Abimanyu ikut menghela napasnya perlahan. “Lo nggak pengen pindah rumah? Bukannya dulu lo pernah dibelikan apartemen ya? Kemana sekarang? Kalau semisal lo pengen mengendalikan emosi kan bisa di sana untuk beberapa waktu, Mik.”
“Mama jahat, Nyu. Apartemen dari papa udah dijual. Padahal uangnya udah banyak, emang belum cukup ya? Yang beli untungnya om gue sendiri, adik papa. Mama nggak pernahh ngebolehin gue ke apartemen itu sampai sekarang. Tapi gue udah janji sama diri gue sendiri, setelah gue kerja dan punya uang sendiri bakal gue beli lagi apartemen itu dari om gue. Om gue juga nggak mau kalau sampai apartemen itu pindah tangan ke orang lain, Nyu. Apartemen itu milik papa sejak jaman bujang. Banyak kenanagannya,” jawab Jatmika. Ia terus menatap langit berharap ada air hujan yang membasahi bumi kali ini.
“Om lo baik, Mik, mau membeli dulu apa yang udah jadi hak lo. Sabar dulu. Gue yakin nanti lo bakal sukses seperti almarhum papa lo, Mik. Semangat lagi dong, jangan loyo! Lo harus lebih giat belajar biar cepet lulus.” Abimanyu tersenyum dengan mengelap air mata yang sudah menggenang di bawah matanya. Jatmika menganggukkan kepalanya sambil tersenyum kecil.
“Ya udah ke atas yuk. Daripada di sini nanti dikira kita lagi ngapain lagi. Kalau ketahuan orang lain kan nggak lucu,” ucap Abimanyu. Mereka berdua lalu beranjak pergi dari tempat tersebut. Lantai dua menjadi tempat mereka menimba ilmu hari ini. Dan akan bertemu dengan Bu Retno di hari kamis manis.
“MANYU, MIKA! TUNGGU!” teriak Gendhis tak jauh di belakang mereka. Ia melambaikan tangannya lalu berlari mengejar langkah kedua sahabat laki-lakinya tersebut. Abimanyu dan Jatmika menghentikan langkahnya lalu menunggu Gendhis yang sudah bersemangat mengejar mereka.
“Selamat pagi kalian berdua. Tumben lo udah sampai di sini, Mik. Kesambet apaan?” tanya Gendhis sambil menyibakkan rambutnya ke belakang. Udara pagi ini sudah terasa panas sekali, mungkin efek mendung. Bisa jadi aja akan segera turun hujan seperti yang diinginkan oleh Jatmika.
“Lagi pengen aja,” jawab Jatmika singkat.
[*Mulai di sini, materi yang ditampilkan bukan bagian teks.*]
**src/common/rv_pkg.sv**
```systemverilog
`default_nettype none

package rv_pkg;

    localparam int xlen = 32; // Data and address width

    typedef logic [xlen-1:0] word_t;
    typedef logic [4:0]      reg_addr_t;

    // Major opcodes of the supported subset
    typedef enum logic [6:0] {
        op_reg   = 7'b0110011, // Register-register ALU class
        op_imm   = 7'b0010011, // Register-immediate ALU class
        op_load  = 7'b0000011,
        op_store = 7'b0100011
    } opcode_e;

    typedef enum logic [3:0] {
        alu_add  = 4'd0,
        alu_sub  = 4'd1,
        alu_sll  = 4'd2,
        alu_slt  = 4'd3,
        alu_sltu = 4'd4,
        alu_xor  = 4'd5,
        alu_srl  = 4'd6,
        alu_sra  = 4'd7,
        alu_or   = 4'd8,
        alu_and  = 4'd9
    } alu_op_e;

    // funct7 value that turns add into sub and srl into sra
    localparam logic [6:0] funct7_alt = 7'b0100000;

    // funct3 codes of the ALU classes
    localparam logic [2:0] f3_add_sub = 3'b000;
    localparam logic [2:0] f3_sll     = 3'b001;
    localparam logic [2:0] f3_slt     = 3'b010;
    localparam logic [2:0] f3_sltu    = 3'b011;
    localparam logic [2:0] f3_xor     = 3'b100;
    localparam logic [2:0] f3_srl_sra = 3'b101;
    localparam logic [2:0] f3_or      = 3'b110;
    localparam logic [2:0] f3_and     = 3'b111;

    // funct3 of lw and sw, the only sizes handled
    localparam logic [2:0] f3_word    = 3'b010;

endpackage

`default_nettype wire

```
**src/common/cpu_ctrl_if.sv**
```systemverilog
`default_nettype none

// Decoded control bundle, decoder to datapath
interface cpu_ctrl_if;

    rv_pkg::reg_addr_t rs1_addr;
    rv_pkg::reg_addr_t rs2_addr;
    rv_pkg::reg_addr_t rd_addr;
    logic              rd_we;     // Never set for x0
    rv_pkg::alu_op_e   alu_op;
    logic              use_imm;   // Operand B from imm
    rv_pkg::word_t     imm;       // Sign-extended I or S immediate
    logic              mem_read;  // Write-back from memory
    logic              mem_write;

    modport decoder (
        output rs1_addr, rs2_addr, rd_addr, rd_we,
        output alu_op, use_imm, imm,
        output mem_read, mem_write
    );

    modport regs (
        input rs1_addr, rs2_addr, rd_addr, rd_we, mem_read
    );

    modport exec (
        input alu_op, use_imm, imm
    );

    modport mem (
        input mem_read, mem_write
    );

endinterface

`default_nettype wire

```
**src/verilog/instr_decoder.sv**
```systemverilog
`default_nettype none

module instr_decoder (
    input  wire rv_pkg::word_t instr,
    cpu_ctrl_if.decoder        ctrl
);

    logic [6:0]        opcode;
    logic [2:0]        funct3;
    logic [6:0]        funct7;
    rv_pkg::reg_addr_t rd;
    rv_pkg::word_t     imm_i;
    rv_pkg::word_t     imm_s;
    rv_pkg::alu_op_e   reg_op;
    rv_pkg::alu_op_e   imm_op;

    // Maps funct3 to an ALU operation; sub only exists in the register class
    function automatic rv_pkg::alu_op_e alu_from_funct3(
        input logic [2:0] f3,
        input logic       alt,
        input logic       is_reg
    );
        rv_pkg::alu_op_e op;
        case (f3)
            rv_pkg::f3_add_sub: op = (alt && is_reg) ? rv_pkg::alu_sub : rv_pkg::alu_add;
            rv_pkg::f3_sll:     op = rv_pkg::alu_sll;
            rv_pkg::f3_slt:     op = rv_pkg::alu_slt;
            rv_pkg::f3_sltu:    op = rv_pkg::alu_sltu;
            rv_pkg::f3_xor:     op = rv_pkg::alu_xor;
            rv_pkg::f3_srl_sra: op = alt ? rv_pkg::alu_sra : rv_pkg::alu_srl;
            rv_pkg::f3_or:      op = rv_pkg::alu_or;
            default:            op = rv_pkg::alu_and;
        endcase
        return op;
    endfunction

    assign opcode = instr[6:0];
    assign funct3 = instr[14:12];
    assign funct7 = instr[31:25];
    assign rd     = instr[11:7];

    assign imm_i = {{20{instr[31]}}, instr[31:20]};
    assign imm_s = {{20{instr[31]}}, instr[31:25], instr[11:7]}; // Split store offset

    // srai carries funct7_alt in the upper immediate bits
    assign reg_op = alu_from_funct3(funct3, funct7 == rv_pkg::funct7_alt, 1'b1);
    assign imm_op = alu_from_funct3(funct3, funct7 == rv_pkg::funct7_alt, 1'b0);

    assign ctrl.rs1_addr = instr[19:15];
    assign ctrl.rs2_addr = instr[24:20];
    assign ctrl.rd_addr  = rd;

    always_comb begin
        ctrl.rd_we     = 1'b0; // Unknown encodings fall through as no-ops
        ctrl.alu_op    = rv_pkg::alu_add;
        ctrl.use_imm   = 1'b0;
        ctrl.imm       = imm_i;
        ctrl.mem_read  = 1'b0;
        ctrl.mem_write = 1'b0;

        case (opcode)
            rv_pkg::op_reg: begin
                ctrl.rd_we  = 1'b1;
                ctrl.alu_op = reg_op;
            end
            rv_pkg::op_imm: begin
                ctrl.rd_we   = 1'b1;
                ctrl.alu_op  = imm_op;
                ctrl.use_imm = 1'b1;
            end
            rv_pkg::op_load: begin
                if (funct3 == rv_pkg::f3_word) begin
                    ctrl.rd_we    = 1'b1;
                    ctrl.use_imm  = 1'b1; // Address is rs1 + offset
                    ctrl.mem_read = 1'b1;
                end
            end
            rv_pkg::op_store: begin
                if (funct3 == rv_pkg::f3_word) begin
                    ctrl.use_imm   = 1'b1;
                    ctrl.imm       = imm_s;
                    ctrl.mem_write = 1'b1;
                end
            end
            default: ;
        endcase

        if (rd == '0) begin
            ctrl.rd_we = 1'b0; // x0 stays zero
        end
    end

endmodule

`default_nettype wire

```
**src/flat_wrapper.sv**
```systemverilog
// flat-port wrapper written by rule: the top's interface ports become plain ports
module instr_decoder_flat 
  (instr, ctrl_rs1_addr, ctrl_rs2_addr, ctrl_rd_addr, ctrl_rd_we, ctrl_alu_op, ctrl_use_imm, ctrl_imm, ctrl_mem_read, ctrl_mem_write);
  cpu_ctrl_if ctrl_i ();
  input  wire rv_pkg::word_t instr;
  output wire logic [$bits(ctrl_i.rs1_addr)-1:0] ctrl_rs1_addr;
  output wire logic [$bits(ctrl_i.rs2_addr)-1:0] ctrl_rs2_addr;
  output wire logic [$bits(ctrl_i.rd_addr)-1:0] ctrl_rd_addr;
  output wire logic [$bits(ctrl_i.rd_we)-1:0] ctrl_rd_we;
  output wire logic [$bits(ctrl_i.alu_op)-1:0] ctrl_alu_op;
  output wire logic [$bits(ctrl_i.use_imm)-1:0] ctrl_use_imm;
  output wire logic [$bits(ctrl_i.imm)-1:0] ctrl_imm;
  output wire logic [$bits(ctrl_i.mem_read)-1:0] ctrl_mem_read;
  output wire logic [$bits(ctrl_i.mem_write)-1:0] ctrl_mem_write;
  assign ctrl_rs1_addr = ctrl_i.rs1_addr;
  assign ctrl_rs2_addr = ctrl_i.rs2_addr;
  assign ctrl_rd_addr = ctrl_i.rd_addr;
  assign ctrl_rd_we = ctrl_i.rd_we;
  assign ctrl_alu_op = ctrl_i.alu_op;
  assign ctrl_use_imm = ctrl_i.use_imm;
  assign ctrl_imm = ctrl_i.imm;
  assign ctrl_mem_read = ctrl_i.mem_read;
  assign ctrl_mem_write = ctrl_i.mem_write;
  instr_decoder u_core (.instr(instr), .ctrl(ctrl_i));
endmodule
```
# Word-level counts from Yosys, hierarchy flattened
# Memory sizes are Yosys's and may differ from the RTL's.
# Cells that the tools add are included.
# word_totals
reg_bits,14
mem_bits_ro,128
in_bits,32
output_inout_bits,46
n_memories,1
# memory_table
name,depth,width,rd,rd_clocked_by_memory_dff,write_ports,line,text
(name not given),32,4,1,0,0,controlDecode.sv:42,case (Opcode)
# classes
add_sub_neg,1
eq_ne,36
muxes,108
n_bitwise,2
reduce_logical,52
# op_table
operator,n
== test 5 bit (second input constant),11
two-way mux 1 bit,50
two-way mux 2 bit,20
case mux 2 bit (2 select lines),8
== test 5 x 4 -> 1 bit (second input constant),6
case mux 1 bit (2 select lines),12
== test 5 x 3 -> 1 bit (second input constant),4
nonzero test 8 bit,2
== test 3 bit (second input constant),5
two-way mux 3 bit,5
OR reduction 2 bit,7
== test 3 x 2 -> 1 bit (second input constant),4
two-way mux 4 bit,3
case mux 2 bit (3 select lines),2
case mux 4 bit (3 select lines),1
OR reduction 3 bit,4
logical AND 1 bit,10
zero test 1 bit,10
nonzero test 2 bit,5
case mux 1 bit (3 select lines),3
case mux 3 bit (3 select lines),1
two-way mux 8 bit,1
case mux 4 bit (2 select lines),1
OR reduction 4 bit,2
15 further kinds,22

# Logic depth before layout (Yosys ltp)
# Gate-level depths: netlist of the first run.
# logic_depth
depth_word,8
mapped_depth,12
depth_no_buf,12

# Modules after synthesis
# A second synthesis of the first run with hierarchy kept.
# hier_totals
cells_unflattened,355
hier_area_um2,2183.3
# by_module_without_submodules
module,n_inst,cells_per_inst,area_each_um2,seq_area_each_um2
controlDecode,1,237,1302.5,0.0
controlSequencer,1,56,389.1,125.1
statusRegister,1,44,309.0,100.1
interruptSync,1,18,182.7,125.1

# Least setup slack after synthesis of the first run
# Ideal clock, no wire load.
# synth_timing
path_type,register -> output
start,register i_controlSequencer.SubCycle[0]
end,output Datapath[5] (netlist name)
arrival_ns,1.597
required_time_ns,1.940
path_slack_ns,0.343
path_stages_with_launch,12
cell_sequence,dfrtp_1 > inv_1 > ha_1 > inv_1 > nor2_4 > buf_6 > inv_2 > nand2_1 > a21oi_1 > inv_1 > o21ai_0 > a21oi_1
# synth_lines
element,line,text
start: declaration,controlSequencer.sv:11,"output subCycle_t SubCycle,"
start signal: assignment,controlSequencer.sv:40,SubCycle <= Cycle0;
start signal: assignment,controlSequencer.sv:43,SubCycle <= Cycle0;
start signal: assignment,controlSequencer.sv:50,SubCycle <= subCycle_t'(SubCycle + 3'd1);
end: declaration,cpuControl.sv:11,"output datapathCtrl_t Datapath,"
Wajahnya sudah kembali ke mode awal, datar tanpa senyuman. Abimanyu melirik sekilas lalu tersenyum tipis. Ia tak menyangka jika perubahan ekspresi Jatmika semudah ini bahkan hanya hitungan detik saja. Laki-laki itu tak ingin orang lain melihat keadaan dirinya yang sebenarnya.
“Mana si Kinan? Kok dia belum datang, padahal dia biasanya udah datang loh. Nggak biasanya deh kalian hari ini. Si Mika yang biasanya datang akhir jadi datang awal banget. Si Kinan yang biasanya datang awal malah jam segini belum datang. Aneh kali.” Gendhis mengerutkan dahinya perlahan lalu menatap curiga ke arah Abimanyu dan Jatmika.
“Lo kenapa dih? Mika tadi bareng sama gue, jadi gue ke rumah dia dulu ngajak berangkat pagi. Ya udah kita sampai di sini belum ada siapa-siapa. Lo jangan mikir yang enggak-enggak lah, Ndhis. Pikiran lo tuh kadang aneh,” sanggah Abimanyu dengan tersenyum. Ia juga mengedipkan matanya ke arah Gendhis.
“Dasar mata genit terus kalau lo tuh, Nyu,” kekeh Gendhis lalu menggandeng kedua laki-laki tersebut mengajak mereka untuk melanjutkan langkah yang sempat terhenti.